| Records shown |
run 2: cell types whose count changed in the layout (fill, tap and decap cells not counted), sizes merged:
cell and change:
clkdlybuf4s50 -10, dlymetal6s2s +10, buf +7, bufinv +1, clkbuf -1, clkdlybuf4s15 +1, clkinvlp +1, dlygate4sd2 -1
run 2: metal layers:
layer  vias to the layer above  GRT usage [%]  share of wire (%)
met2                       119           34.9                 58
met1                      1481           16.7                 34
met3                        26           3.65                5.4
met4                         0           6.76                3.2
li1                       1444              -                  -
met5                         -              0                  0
==> config.mk <==
export PLATFORM = sky130hd
export DESIGN_NAME = ssd_scan_decoder
export DESIGN_NICKNAME = d
export VERILOG_FILES = /design/src/rtl/ssd_scan_decoder.sv
export SDC_FILE = /design/constraint.sdc
export NUM_CORES = 1
export LEC_CHECK = 0
export BUFFER_PORTS_ARGS = -buffer_cell sky130_fd_sc_hd__buf_2
export CAP_MARGIN = 5
export CELL_PAD_IN_SITES_DETAIL_PLACEMENT = 1
export CELL_PAD_IN_SITES_GLOBAL_PLACEMENT = 1
export CORE_MARGIN = 2
export CORE_UTILIZATION = 46
export CTS_CLUSTER_DIAMETER = 80
export DETAILED_ROUTE_END_ITERATION = 10
export GPL_TIMING_DRIVEN = 0
export HOLD_SLACK_MARGIN = 0.1
export PLACE_DENSITY_LB_ADDON = 0.1
export SETUP_SLACK_MARGIN = 0.15
export SYNTH_ARGS = -nofsm -noshare
export SYNTH_HDL_FRONTEND = slang
export SYNTH_SLANG_ARGS = --single-unit
==> constraint.sdc <==
create_clock -name board_clk -period 3.6 [get_ports board_clk]
set_input_delay 0.72 -clock board_clk [delete_from_list [all_inputs] [get_ports board_clk]]
set_output_delay 0.72 -clock board_clk [all_outputs]
set_load 0.1 [all_outputs]
==> src/rtl/ssd_scan_decoder.sv <==
// Receive-side monitor for the multiplexed seven-segment display.
// Synchronises the anode/cathode pins, waits for each digit slot to settle,
// then decodes the cathode pattern back to a hex value for that digit.
module ssd_scan_decoder #(
  parameter int SETTLE_CYCLES = 16,
  parameter int CNT_W         = 8
) (
  input  logic        board_clk,
  input  logic        reset,
  input  logic [3:0]  an_n,
  input  logic [6:0]  ca_n,
  input  logic        dp_n,
  output logic [15:0] digit_bus,
  output logic [3:0]  digit_valid,
  output logic [3:0]  blank,
  output logic [3:0]  pattern_err,
  output logic [3:0]  dp_seen,
  output logic        frame_done,
  output logic        multi_anode_err
);

  localparam logic [1:0] IDLE     = 2'd0;
  localparam logic [1:0] SETTLING = 2'd1;
  localparam logic [1:0] HELD     = 2'd2;

  localparam logic [CNT_W-1:0] SETTLE_MAX = CNT_W'(SETTLE_CYCLES);
  // Pins reset to the "display dark" level so no slot is seen coming out of reset
  localparam logic [11:0] PINS_IDLE = 12'hFFF;

  logic [11:0]      sync1_q, sync2_q, prev_q;
  logic [CNT_W-1:0] settleCnt_q, settleCnt_d;
  logic [1:0]       state_q, state_d;
  logic [15:0]      digitBus_q, digitBus_d;
  logic [3:0]       valid_q, valid_d;
  logic [3:0]       blank_q, blank_d;
  logic [3:0]       patErr_q, patErr_d;
  logic [3:0]       dpSeen_q, dpSeen_d;
  logic [3:0]       seen_q, seen_d;
  logic [3:0]       seenNext;
  logic             frameDone_q, frameDone_d;
  logic             multiErr_q, multiErr_d;

  logic [3:0] sampleAn;
  logic [6:0] sampleCa;
  logic       sampleDp;
  logic [3:0] anLow;
  logic       anIdle;
  logic       stable;
  logic       oneHot;
  logic       doCapture;
  logic       doMulti;
  logic [4:0] glyph;

  assign sampleAn = sync2_q[11:8];
  assign sampleCa = sync2_q[7:1];
  assign sampleDp = sync2_q[0];
  assign anLow    = ~sampleAn;
  assign anIdle   = (sampleAn == 4'b1111);
  assign stable   = (sync2_q == prev_q);
  assign oneHot   = (anLow != 4'd0) && ((anLow & (anLow - 4'd1)) == 4'd0);
  assign glyph    = decodeGlyph(sampleCa);

  // Returns {legal, value}; legal is 0 for blank and for unknown patterns
  function automatic logic [4:0] decodeGlyph(input logic [6:0] ca);
    logic [4:0] r;
    case (ca)
      7'b0000001: r = {1'b1, 4'h0};
      7'b1001111: r = {1'b1, 4'h1};
      7'b0010010: r = {1'b1, 4'h2};
      7'b0000110: r = {1'b1, 4'h3};
      7'b1001100: r = {1'b1, 4'h4};
      7'b0100100: r = {1'b1, 4'h5};
      7'b0100000: r = {1'b1, 4'h6};
      7'b0001111: r = {1'b1, 4'h7};
      7'b0000000: r = {1'b1, 4'h8};
      7'b0000100: r = {1'b1, 4'h9};
      7'b0001000: r = {1'b1, 4'hA};
      7'b1100000: r = {1'b1, 4'hB};
      7'b0110001: r = {1'b1, 4'hC};
      7'b1000010: r = {1'b1, 4'hD};
      7'b0110000: r = {1'b1, 4'hE};
      7'b0111000: r = {1'b1, 4'hF};
      default:    r = 5'd0;
    endcase
    return r;
  endfunction

  // Two-flop synchroniser on all pins, plus one more stage to detect changes
  always_ff @(posedge board_clk or posedge reset) begin
    if (reset) begin
      sync1_q <= PINS_IDLE;
      sync2_q <= PINS_IDLE;
      prev_q  <= PINS_IDLE;
    end else begin
      sync1_q <= {an_n, ca_n, dp_n};
      sync2_q <= sync1_q;
      prev_q  <= sync2_q;
    end
  end

  // Settle counter restarts on any pin change and saturates at the settle time
  always_comb begin
    settleCnt_d = settleCnt_q;
    if (!stable)
      settleCnt_d = '0;
    else if (settleCnt_q != SETTLE_MAX)
      settleCnt_d = settleCnt_q + CNT_W'(1);
  end

  // Slot tracking: capture once per settled slot, then hold until the pins move
  always_comb begin
    state_d   = state_q;
    doCapture = 1'b0;
    doMulti   = 1'b0;
    case (state_q)
      IDLE: begin
        if (!anIdle) state_d = SETTLING;
      end
      SETTLING: begin
        if (anIdle) begin
          state_d = IDLE;
        end else if (stable && settleCnt_q == SETTLE_MAX) begin
          state_d   = HELD;
          doCapture = oneHot;
          doMulti   = !oneHot;
        end
      end
      HELD: begin
        if (!stable) state_d = anIdle ? IDLE : SETTLING;
      end
      default: state_d = IDLE;
    endcase
  end

  // Update the captured digit's outputs and the frame seen-mask
  always_comb begin
    digitBus_d  = digitBus_q;
    valid_d     = valid_q;
    blank_d     = blank_q;
    patErr_d    = patErr_q;
    dpSeen_d    = dpSeen_q;
    seen_d      = seen_q;
    seenNext    = seen_q | anLow;
    frameDone_d = 1'b0;
    multiErr_d  = doMulti;
    if (doCapture) begin
      for (int i = 0; i < 4; i++) begin
        if (anLow[i]) begin
          valid_d[i]  = 1'b1;
          dpSeen_d[i] = ~sampleDp;
          if (glyph[4]) begin
            digitBus_d[4*i +: 4] = glyph[3:0];
            blank_d[i]           = 1'b0;
            patErr_d[i]          = 1'b0;
          end else if (sampleCa == 7'b1111111) begin
            blank_d[i]  = 1'b1;
            patErr_d[i] = 1'b0;
          end else begin
            blank_d[i]  = 1'b0;
            patErr_d[i] = 1'b1;
          end
        end
      end
      if (seenNext == 4'b1111) begin
        frameDone_d = 1'b1;
        seen_d      = 4'd0;
      end else begin
        seen_d = seenNext;
      end
    end
  end

  // State, counter and output registers
  always_ff @(posedge board_clk or posedge reset) begin
    if (reset) begin
      state_q     <= IDLE;
      settleCnt_q <= '0;
      digitBus_q  <= 16'd0;
      valid_q     <= 4'd0;
      blank_q     <= 4'd0;
      patErr_q    <= 4'd0;
      dpSeen_q    <= 4'd0;
      seen_q      <= 4'd0;
      frameDone_q <= 1'b0;
      multiErr_q  <= 1'b0;
    end else begin
      state_q     <= state_d;
      settleCnt_q <= settleCnt_d;
      digitBus_q  <= digitBus_d;
      valid_q     <= valid_d;
      blank_q     <= blank_d;
      patErr_q    <= patErr_d;
      dpSeen_q    <= dpSeen_d;
      seen_q      <= seen_d;
      frameDone_q <= frameDone_d;
      multiErr_q  <= multiErr_d;
    end
  end

  assign digit_bus       = digitBus_q;
  assign digit_valid     = valid_q;
  assign blank           = blank_q;
  assign pattern_err     = patErr_q;
  assign dp_seen         = dpSeen_q;
  assign frame_done      = frameDone_q;
  assign multi_anode_err = multiErr_q;

endmodule

==> flow_metrics.py, run 1 <==
metrics = {
    "sta": {
        "finalSetupViolCount": 0,
        "clock_skew_ps": 9.62,
        "slew_headroom_pct": 42.1,
        "min_period_ps": 2610,
        "finalCritPeriodShare_pct": 72.5,
        "hold_viol": 0,
        "fmax_mhz": 383,
        "slew_viol_final": 0,
        "hold_ws_ps": 358,
        "worst_pin_slew_ps": 858,
        "rsz0062_at_grt": "no",
    },
    "clock_network": {
        "ctsResizeCount": 0,
        "cts_root_buf": "clkbuf_8",
        "clk_path_buf_depth": 2,
        "cts_made_buffers": 9,
        "holdBufCountCts": 0,
        "cts_setup_buffers": 0,
        "clk_pin_slew_ps": 80,
        "h-tree-depth": 3,
        "tritoncts": "done",
        "clk_latency_ps": 350,
        "clock-sinks": 84,
    },
    "yosys": {
        "synth_edf_count": 0,
        "synth_top_area_cell": "dfrtp_1",
        "synthTopCellsByCount": "dfrtp_1 (48), dfstp_2 (36), mux2_2 (15), xor2_1 (15), inv_1 (14)",
        "ys_types": 62,
        "synthFlopType": "dfrtp_1",
        "synth_fp_nets": 303,
        "async_flop_share_pct": 100,
        "synth_warnings": 0,
        "syn_inst": 287,
        "synth_top_cells_by_area": "dfrtp_1 (33%), dfstp_2 (26%), mux2_2 (4.7%)",
        "seq_area_frac_synth_pct": 59.5,
        "syn_avg_cell_area_um2": 12.6,
        "ys_ff_latch": 84,
        "yosysTopAreaCellShare_pct": 33.3,
        "syn_area_um2": 3610,
        "yosysMostFrequentCell": "dfrtp_1",
    },
    "routing": {
        "drt_pre_antenna_iters": 4,
        "vias_per_cell": 5.23,
        "drtIter0Drc": 79,
        "num_vias": 2369,
        "drc": 0,
        "wl_per_cell_um": 16.0,
        "wirelength_um": 7250,
        "ant_nets": 0,
    },
    "power": {
        "vdd_drop_max_v": 0.000236,
        "p_per_area_nw_per_um2": 422,
        "leakagePower_uw": 0.00193,
        "p_total_uw": 1770,
    },
    "critical_path": {
        "start_kind": "flip-flop",
        "cp-startpoint": "sync2_q[2]",
        "critPathArrivalTime_ps": 2840,
        "required_ps": 3830,
        "critPathCaptureType": "flip-flop",
        "r2r_setup_slack_ps": 990,
        "crit_fanout": 10,
        "critical_path.endpoint": "digit_bus[6]",
        "reg2reg_from": "sync2_q[2]",
        "crit_type": "flip-flop to flip-flop",
        "r2r_end": "digit_bus[6]",
        "ff2ff_path_depth": 6,
    },
    "floorplanning": {
        "ios": 48,
        "coreArea_um2": 7650,
        "initial_core_util_pct": 47.2,
        "die_h_um": 92.6,
        "die-area_um2": 8570,
        "fp.dieW_um": 92.6,
        "num_rows": 32,
    },
    "cells_and_area": {
        "nets": 362,
        "fin_area_um2": 4210,
        "antenna_cells": 0,
        "area_delta_synth_final_pct": 16.5,
        "finalNonFillerCells": 453,
        "drive_gt1_share_pct": 41.0,
    },
    "min_path": {
        "hold_depth": 0,
        "hold_path.class": "flip-flop to flip-flop",
    },
    "global_routing": {
        "grt_pass1_vias": 2523,
        "antenna_found_initial": 0,
        "grt_pass1_wl_um": 12500,
        "grt_max_degree": 68,
        "grt-ovfl-total": 0,
        "grt_util_all_layers_pct": 18.7,
    },
    "place": {
        "placed_cell_area_um2": 4000,
        "numPortBuffers": 47,
        "gp_congestion": 0.864,
        "hpwl_um": 5260,
        "dpl.cell_count": 437,
    },
    "job": {
        "drv_cap": 0,
    },
    "status": {
        "status": "completed",
    },
}
worst min path at each step:
stage | from | to | slack, ps
2_1_floorplan | sync1_q[0] | sync2_q[0] | 350
3_3_place_gp | sync1_q[10] | sync2_q[10] | 350
3_5_place_dp | sync1_q[0] | sync2_q[0] | 350
4_1_cts | sync1_q[0] | sync2_q[0] | 360
5_1_grt | sync1_q[6] | sync2_q[6] | 360
6_report | sync1_q[0] | sync2_q[0] | 360
sequential cells by signal, summed over array words and instances, names as in the netlist:
name / count
digit_bus: 16
prev_q: 12
sync1_q: 12
sync2_q: 12
settleCnt_q: 8
blank: 4
digit_valid: 4
dp_seen: 4
pattern_err: 4
seen_q: 4
state_q: 2
frame_done: 1
multi_anode_err: 1
cells in the final DEF (no fill, tap or decap), types with 2 or more instances in the layout:
master    instances
or3_1             6
xnor2_1           4
clkinv_2          2
nand3b_1          2
nor3_1            5
nand2b_1         10
nor2b_1           2
o31ai_1           2
nor2_1           12
a211o_1           2
a21boi_0          3
dfrtp_1          48
nor4_2            3
inv_1            13
buf_4             2
a21oi_1          11
a211oi_2          3
dfstp_2          36
nand4b_1          2
mux2_4            2
o21ai_0           6
and3b_1           4
xor2_1           15
o21a_1            2
o311ai_0          2
nor3b_1           2
or2_2             3
o22ai_1           3
clkbuf_1          6
ha_1              2
a21o_1            2
mux2_1            3
nand3_1           6
clkbuf_8         10
mux2_2           15
nand4_1           2
buf_2            54
nand2_1          13
kinds of logic (layout without fill, tap and decap cells):
family          Yosys count  count (layout)  share of synthesized area, %
mux                      21              21                          6.72
fa+ha+maj                 2               2                         0.693
flops                    84              84                          59.5
compound gates           46              46                          9.63
xor+xnor                 19              19                          4.61
simple gates             85              85                          15.1
buf+inv                  30              94                          3.78
critical path, stage by stage, from the launching register on:
cell and delay, ps:
dfstp_2 570, buf_2 210, nor3b_1 380, a32oi_1 160, o21a_1 270, a2111oi_4 520, mux2_1 380
report_power, final:
part	internal [µW]	leakage [µW]	switching, µW
sequential	980	0.00104	12.2
combinational	35.7	0.000775	65.4
clock	344	0.000105	336
total	1360	0.00193	414
layout make-up:
cell class                 count  area [µm²]
buffer                        16        83.8
clock buffer                  11         141
clock inverter                 5        60.1
fill                         829        3440
inverter                      14        55.1
multi-input combinational    173        1330
sequential                    84        2150
tap                          102         128
timing repair buffer          48         263
routing by layer:
metal | vias up | part of all wire, % | global-route usage (%)
met4 | 0 | 1.6 | 7.46
li1 | 1122 | - | -
met5 | - | 0 | 0
met2 | 50 | 47 | 29.9
met1 | 1188 | 47 | 25.2
met3 | 9 | 3.8 | 3.82
through the flow:
step	setup WS, ps	setup TNS, ps	util, %
after floorplan	774	0	-
after global placement	-182	-8590	52.0
after detailed placement	994	0	52.4
after CTS	971	0	55.0
after global routing	781	0	55.0
final	991	0	55.0
(Power assumes the default switching activity.)
==> inputs of run 2 (changes only) <==
Clock period 3.6 ns to 2.45 ns, I/O delays scaled along.
==> flow_metrics.py, run 2 (synthesized netlist as in run 1, its figures left out) <==
metrics = {
    "floorplanning": {
        "initial_core_util_pct": 47.2,
        "die_h_um": 92.6,
        "ios": 48,
        "num_rows": 32,
        "coreArea_um2": 7650,
        "fp.dieW_um": 92.6,
        "die-area_um2": 8570,
    },
    "critical_path": {
        "required_ps": 2700,
        "reg2reg_from": "sync2_q[2]",
        "critPathArrivalTime_ps": 2790,
        "slowest_delay_ps": 390,
        "slowest_stage": "dfstp_2",
        "cp.depth": 9,
        "start_kind": "flip-flop",
        "r2r_setup_slack_ps": -100,
        "critical_path.endpoint": "digit_bus[14]",
        "ff2ff_path_depth": 9,
        "path_cells": "buf_6, buf_4, buf_4, o31ai_1, o311ai_0, and4_4, buf_6, a211oi_4, mux2_2",
        "r2r_end": "digit_bus[14]",
        "crit_fanout": 7,
        "cp-startpoint": "sync2_q[2]",
        "cp_num_buf_inv": 4,
        "crit_family": "compound AO/OA/AOI/OAI gates",
        "critPathCaptureType": "flip-flop",
        "crit_type": "flip-flop to flip-flop",
    },
    "global_routing": {
        "grt-ovfl-total": 0,
        "grt_pass1_vias": 2608,
        "grt_max_degree": 40,
        "grt_util_all_layers_pct": 20.3,
        "grt_pass1_wl_um": 13300,
        "antenna_found_initial": 0,
    },
    "cells_and_area": {
        "largest_register_ffs": 16,
        "drive_gt1_share_pct": 52.1,
        "antenna_cells": 0,
        "final_common_cell": "buf_2",
        "area_delta_synth_final_pct": 32.8,
        "finalNonFillerCells": 486,
        "fillers": 789,
        "multi_input_area_um2": 1530,
        "seq_area_um2": 2150,
        "fin_area_um2": 4790,
        "layout_common_cells": "buf_2 (49), dfrtp_1 (48), dfstp_2 (36)",
        "nets": 395,
    },
    "routing": {
        "vias_per_cell": 5.22,
        "wl_per_cell_um": 18.5,
        "drtIter0Drc": 157,
        "num_vias": 2536,
        "drc": 0,
        "drt_pre_antenna_iters": 4,
        "wirelength_um": 8980,
        "ant_nets": 0,
    },
    "sta": {
        "min_period_ps": 2550,
        "rsz0062_at_grt": "yes",
        "slew_headroom_pct": 47.1,
        "fmax_mhz": 393,
        "finalCritPeriodShare_pct": 104,
        "clock_skew_ps": 12.6,
        "setup_slack_ps": -95.3,
        "slew_viol_final": 0,
        "fin_tns_setup_ps": -863,
        "worst_pin_slew_ps": 784,
        "finalSetupViolCount": 12,
        "hold_viol": 0,
    },
    "place": {
        "gp_congestion": 0.879,
        "numPortBuffers": 47,
        "placed_cell_area_um2": 4020,
        "hpwl_um": 5080,
        "dpl.cell_count": 438,
    },
    "power": {
        "p_total_uw": 2830,
        "vdd_drop_max_v": 0.000334,
        "leakagePower_uw": 0.00220,
        "p_per_area_nw_per_um2": 591,
    },
    "clock_network": {
        "clk_path_buf_depth": 2,
        "tritoncts": "done",
        "clk_pin_slew_ps": 90,
        "clock-sinks": 84,
        "holdBufCountCts": 0,
        "clk_latency_ps": 360,
        "h-tree-depth": 3,
        "cts_made_buffers": 9,
        "cts_root_buf": "clkbuf_8",
    },
    "job": {
        "drv_cap": 0,
    },
    "min_path": {
        "hold_path.class": "input pin to flip-flop",
    },
    "status": {
        "violations": "negative setup slack",
        "status": "finished, violations left",
    },
}
[run 2: changes by cell type in the layout (fill, tap and decap cells not counted), moves of 4 or more]
cell	change
buf_12	+4
mux2_2	-8
buf_6	+10
buf_4	+28
mux2_4	+11
clkbuf_1	-5
buf_2	-5
[run 2: repair_timing]
item / 4_1_cts / 5_1_grt
setup buffers: 12 / 20
gates resized for setup: 31 / 39
cloned: 0 / 0
pin swaps: 9 / 13
endpoints found under the setup margin: 38 / 28
hold endpoints to repair: 0 / 0
[run 2: per-stage QoR]
step	hold WS, ps	worst slack, ps	utilization [%]
after floorplan	345	177	-
after global placement	345	-144	52.0
after detailed placement	347	-128	52.5
after CTS	204	33.9	58.6
after global routing	201	-123	62.7
final	215	-95.3	62.7
[run 2: layout make-up]
type,count,area share [%]
Tap cell,102,2.66
Inverter,14,1.17
Timing Repair Buffer,81,11.6
Sequential cell,84,44.8
Multi-Input combinational cell,173,31.9
Buffer,16,3.00
Clock buffer,11,3.18
Clock inverter,5,1.67
[run 2: per-layer routing]
layer / routed length, µm / track usage, % / share of wire (%) / vias to the layer above
met3: 352 / 3.01 / 3.9 / 9
met2: 4540 / 33.0 / 51 / 60
met5: 0 / 0 / 0 / -
li1: - / - / - / 1177
met1: 3980 / 26.9 / 44 / 1290
met4: 110 / 9.33 / 1.2 / 0
[run 2: report_power, final]
part	switching, µW	internal, µW	total, µW	leakage (µW)
registers	23.2	1440	1460	0.00104
logic	126	90.4	217	0.00103
clock network	512	639	1150	0.000119
[run 2: worst min path at each step]
stage	from	to	slack, ps	cells after the start
floorplan	sync1_q[0]	sync2_q[0]	350	0
global placement	sync1_q[10]	sync2_q[10]	350	0
detailed placement	sync1_q[4]	sync2_q[4]	350	0
CTS	ca_n[3]	sync1_q[4]	200	1
global route	ca_n[3]	sync1_q[4]	200	1
finish	an_n[0]	sync1_q[8]	220	1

| Problem to solve |
Starting at the line with "met3: 352 / 3.01 / 3.9 / 9", print each remaining line of the listing above exactly as it appears.

| Answer for the task |
met3: 352 / 3.01 / 3.9 / 9
met2: 4540 / 33.0 / 51 / 60
met5: 0 / 0 / 0 / -
li1: - / - / - / 1177
met1: 3980 / 26.9 / 44 / 1290
met4: 110 / 9.33 / 1.2 / 0
[run 2: report_power, final]
part	switching, µW	internal, µW	total, µW	leakage (µW)
registers	23.2	1440	1460	0.00104
logic	126	90.4	217	0.00103
clock network	512	639	1150	0.000119
[run 2: worst min path at each step]
stage	from	to	slack, ps	cells after the start
floorplan	sync1_q[0]	sync2_q[0]	350	0
global placement	sync1_q[10]	sync2_q[10]	350	0
detailed placement	sync1_q[4]	sync2_q[4]	350	0
CTS	ca_n[3]	sync1_q[4]	200	1
global route	ca_n[3]	sync1_q[4]	200	1
finish	an_n[0]	sync1_q[8]	220	1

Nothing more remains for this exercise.